En nuestro último debate se ha tratado el tema de los vientres de alquiler o embarazos subrogados.
- Por una parte tenemos a los que opinan que la maternidad ha tenido siempre muy buen marketing, incluyendo desde la religión: la santidad de la madre de Dios, etc. Sin embargo, la maternidad es una esclavitud, es la fuente de muchas dependencias, agresiones, falta de libertad y de respeto a la persona. La sociedad debería hacer un mejor marketing de las "solteronas". Ellas sí que han sido valientes, plantado cara a los curas y a los que mandan, creando sus propios marcos culturales, e intentado defender su libertad ante todo. Amparándose en la necesidad de ser padres, también están los que contratan "mujeres horno" para fabricar a "sus hijos". Ese es un concepto muy viejo, en el momento en el que una mujer no tiene más salida que el matrimonio para vivir o sobrevivir, se convierte en esclava, prostituta y horno. Lo de las mujeres horno es otra variante adaptada a los nuevos tiempos. ¡En algunos países hay fábricas de niños! La mayoría de las mujeres que se dedica a la venta de su cuerpo lo hace por necesidad. El "altruismo" está acompañado por unas "compensaciones" económicas (por no trabajar durante equis meses, etc.), las cuales hacen que ellas (en su gran mayoría, mujeres que necesitan esos ingresos o que lo contemplan como un "trabajo") se decanten por esas actividades. Eso sí, luego se les impide echarse atrás o, en último término, decidir quedarse con el niño que traen al mundo. La probeta corre más que la ética, y es más lucrativa. En la gestación subrogada hay un contrato con muchos dólares encima de la mesa. No tiene nada de altruista, y la donación de órganos no es comparable, nada que ver salvo que nos refiramos al tráfico de órganos. Porque no, la conclusión aquí es que el fin no justifica según qué medios.

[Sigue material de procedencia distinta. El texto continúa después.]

From an optimization exercise on the open Yosys and OpenROAD flow, aimed at small area, a short achievable clock period and few clock cycles; shortcuts taken in it are not production practice.
The RTL was checked by simulation tests, not by an equivalence proof against the original design.
Power figures rest on the tool's default switching activity, not on a simulated workload.

--- design/flow/design.v ---
module felics_phased (
    input  wire [7:0] off,
    input  wire [7:0] dlt,
    output reg  [8:0] val,
    output reg  [3:0] len
);
    reg [8:0] n;
    reg [3:0] m;
    reg [8:0] pow;       
    reg [8:0] bn;        
    reg [8:0] an;        
    reg [8:0] vr;        
    reg [8:0] code;
    integer i;
    always @* begin
        n = {1'b0, dlt} + 9'd1;
        m = 4'd0;
        for (i = 0; i < 9; i = i + 1)
            if (n[i]) m = i[3:0];
        pow = 9'd1 << m;
        bn  = (pow << 1) - n;
        an  = n - bn;
        vr  = {1'b0, off} + (n - pow);
        if (vr >= n)
            vr = vr - n;
        if (vr < an) begin
            code = vr + {bn[7:0], 1'b0};
            len  = m + 4'd2;
            val  = code | (9'd1 << (m + 4'd1));
        end else begin
            code = vr - an;
            len  = m + 4'd1;
            val  = code | (9'd1 << m);
        end
    end
endmodule
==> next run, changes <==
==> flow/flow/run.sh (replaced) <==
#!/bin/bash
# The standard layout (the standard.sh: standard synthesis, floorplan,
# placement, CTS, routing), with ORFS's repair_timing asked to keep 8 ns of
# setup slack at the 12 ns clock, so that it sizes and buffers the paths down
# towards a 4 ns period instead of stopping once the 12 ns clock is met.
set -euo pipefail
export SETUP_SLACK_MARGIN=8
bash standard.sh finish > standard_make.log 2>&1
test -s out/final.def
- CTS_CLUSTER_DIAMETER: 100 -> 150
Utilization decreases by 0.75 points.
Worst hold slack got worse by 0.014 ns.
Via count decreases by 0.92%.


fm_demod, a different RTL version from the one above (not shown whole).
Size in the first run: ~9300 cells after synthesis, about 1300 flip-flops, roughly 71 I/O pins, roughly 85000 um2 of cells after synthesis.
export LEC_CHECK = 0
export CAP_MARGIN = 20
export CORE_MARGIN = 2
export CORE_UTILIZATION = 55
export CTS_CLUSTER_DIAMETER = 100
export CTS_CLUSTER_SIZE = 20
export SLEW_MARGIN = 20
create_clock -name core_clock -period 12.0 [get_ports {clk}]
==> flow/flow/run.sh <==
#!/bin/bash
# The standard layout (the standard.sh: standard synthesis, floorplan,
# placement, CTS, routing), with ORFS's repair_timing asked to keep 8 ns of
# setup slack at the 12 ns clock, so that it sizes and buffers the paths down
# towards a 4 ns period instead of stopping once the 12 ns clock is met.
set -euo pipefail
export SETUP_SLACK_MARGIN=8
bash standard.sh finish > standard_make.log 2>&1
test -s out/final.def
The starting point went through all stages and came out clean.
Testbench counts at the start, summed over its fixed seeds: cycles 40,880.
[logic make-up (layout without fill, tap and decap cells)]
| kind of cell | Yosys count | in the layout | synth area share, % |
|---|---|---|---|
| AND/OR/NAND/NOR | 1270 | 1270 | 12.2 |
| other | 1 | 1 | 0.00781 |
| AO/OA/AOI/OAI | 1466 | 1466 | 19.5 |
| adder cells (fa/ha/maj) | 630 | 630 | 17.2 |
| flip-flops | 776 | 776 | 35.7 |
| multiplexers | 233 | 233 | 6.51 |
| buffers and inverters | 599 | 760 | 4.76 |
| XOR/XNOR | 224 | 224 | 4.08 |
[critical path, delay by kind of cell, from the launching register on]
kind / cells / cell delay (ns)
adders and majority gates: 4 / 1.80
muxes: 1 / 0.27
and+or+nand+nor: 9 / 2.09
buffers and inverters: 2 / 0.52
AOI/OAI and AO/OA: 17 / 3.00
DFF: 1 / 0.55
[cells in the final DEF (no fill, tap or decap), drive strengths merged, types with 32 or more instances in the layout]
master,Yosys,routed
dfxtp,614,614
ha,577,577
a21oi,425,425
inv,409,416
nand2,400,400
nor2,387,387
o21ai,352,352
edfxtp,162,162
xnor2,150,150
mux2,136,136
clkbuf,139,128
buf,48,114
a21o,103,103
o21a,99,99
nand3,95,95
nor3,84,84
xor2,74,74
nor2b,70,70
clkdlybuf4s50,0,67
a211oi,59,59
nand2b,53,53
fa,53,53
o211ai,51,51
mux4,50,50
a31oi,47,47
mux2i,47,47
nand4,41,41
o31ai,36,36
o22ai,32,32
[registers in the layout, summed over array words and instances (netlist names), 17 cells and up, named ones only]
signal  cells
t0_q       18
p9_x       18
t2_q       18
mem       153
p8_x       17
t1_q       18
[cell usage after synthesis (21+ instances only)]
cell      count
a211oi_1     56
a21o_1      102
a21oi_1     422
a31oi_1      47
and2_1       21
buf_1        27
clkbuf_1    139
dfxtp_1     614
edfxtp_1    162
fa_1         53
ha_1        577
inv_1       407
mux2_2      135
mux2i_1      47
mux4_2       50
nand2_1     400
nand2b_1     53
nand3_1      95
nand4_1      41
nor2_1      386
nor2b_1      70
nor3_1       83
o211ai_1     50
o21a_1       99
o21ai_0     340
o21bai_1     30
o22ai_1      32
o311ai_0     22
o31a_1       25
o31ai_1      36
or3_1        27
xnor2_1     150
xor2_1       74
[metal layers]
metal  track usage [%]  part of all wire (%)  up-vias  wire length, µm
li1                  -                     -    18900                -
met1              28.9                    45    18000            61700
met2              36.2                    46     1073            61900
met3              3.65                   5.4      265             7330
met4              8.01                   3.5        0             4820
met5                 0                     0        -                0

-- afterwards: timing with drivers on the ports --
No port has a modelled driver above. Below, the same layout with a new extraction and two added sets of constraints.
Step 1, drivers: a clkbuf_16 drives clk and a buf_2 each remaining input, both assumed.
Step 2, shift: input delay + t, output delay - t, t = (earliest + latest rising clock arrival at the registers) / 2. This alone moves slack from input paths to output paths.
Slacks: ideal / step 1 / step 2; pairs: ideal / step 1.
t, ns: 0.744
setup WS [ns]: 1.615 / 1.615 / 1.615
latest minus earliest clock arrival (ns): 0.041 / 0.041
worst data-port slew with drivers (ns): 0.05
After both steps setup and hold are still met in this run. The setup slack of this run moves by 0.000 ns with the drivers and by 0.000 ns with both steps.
From an optimization exercise on the open Yosys and OpenROAD flow, aimed at small area, a short achievable clock period and few clock cycles; shortcuts taken in it are not production practice. At most, simulation tests tie the RTL to the original design; equivalence was not proved. No activity file was given, so power comes from the tool's default toggle rates.

## old
## ssb_seqgen
module ssb_seqgen (
    input  wire        clk,
    input  wire        rst,           
    input  wire        start,
    input  wire [1:0]  op,
    input  wire [11:0] len,           
    input  wire [30:0] cinit,         
    input  wire [8:0]  nid1,          
    input  wire [1:0]  nid2,          
    input  wire [9:0]  ncell,         
    input  wire [5:0]  issb,          
    input  wire [6:0]  lmax,          
    input  wire        nhf,           
    output wire        ready,
    output wire        out_valid,
    output wire [31:0] out_data,
    input  wire        out_ready
);
Size: about 120 I/O pins, roughly 0.010 mm2 of cells after synthesis.
Settings: LEC_CHECK=0, CAP_MARGIN=20, CORE_MARGIN=2, CORE_UTILIZATION=40, SLEW_MARGIN=20; clock period 10.0 ns.
run.sh (not shown) runs the stock make flow with config.mk's settings and CLKGATE_MAP_FILE= SYNTH_SCRIPT=/design/flow/synth_recipe.tcl, a recipe that flattens the netlist after the stock synthesis.
old: flow completed, timing, DRC and antenna clean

- En contra se posicionan los que creen que la maternidad compartida y con derechos es genial. Desgraciadamente cada vez más mujeres tienen que renunciar a ella, porque ni socialmente ni institucionalmente tiene suficientes apoyos y se ve como una carga. También está bien que cada una pueda elegir. Por otra parte, comparar la subrogación de vientre con la prostitución es una aberración. Conociendo el tema un poco, no podemos más que sentir una profunda admiración por el altruismo de esas mujeres que ofrecen su tiempo y su cuerpo para ayudar a familias a hacer realidad sus sueños, y que, al contrario de lo que se piensa, en su mayoría no lo hacen por dinero sino por humanitarismo. Pero bueno, también es muy común opinar, según nos dicta la corrección política y hablar de hornos... Normalmente las mujeres que lo hacen libremente son de países desarrollados y con unas garantías, e incluso mantienen relación con los padres a posteriori. Aunque parece que en la India y Ucrania las cosas son distintas, está claro que quién se decanta por esta salida es consciente de la buena obra que está realizando en realidad. La historia la escriben las personas, y las personas se saltan los obstáculos que encuentran a su paso. Si se necesitan niños se conseguirán por el medio que se pueda, y la única duda que nos puede quedar es si el fin justifica los medios en algunos casos, pero no se puede generalizar en este aspecto tampoco. En definitiva, lo que no se pueda hacer en el primer mundo se hará en el tercer mundo, o de forma ilegal, de la misma manera que sucedía cuando el aborto estaba prohibido y las mujeres que necesitaban abortar se buscaban sus salidas para librarse de sus bebés.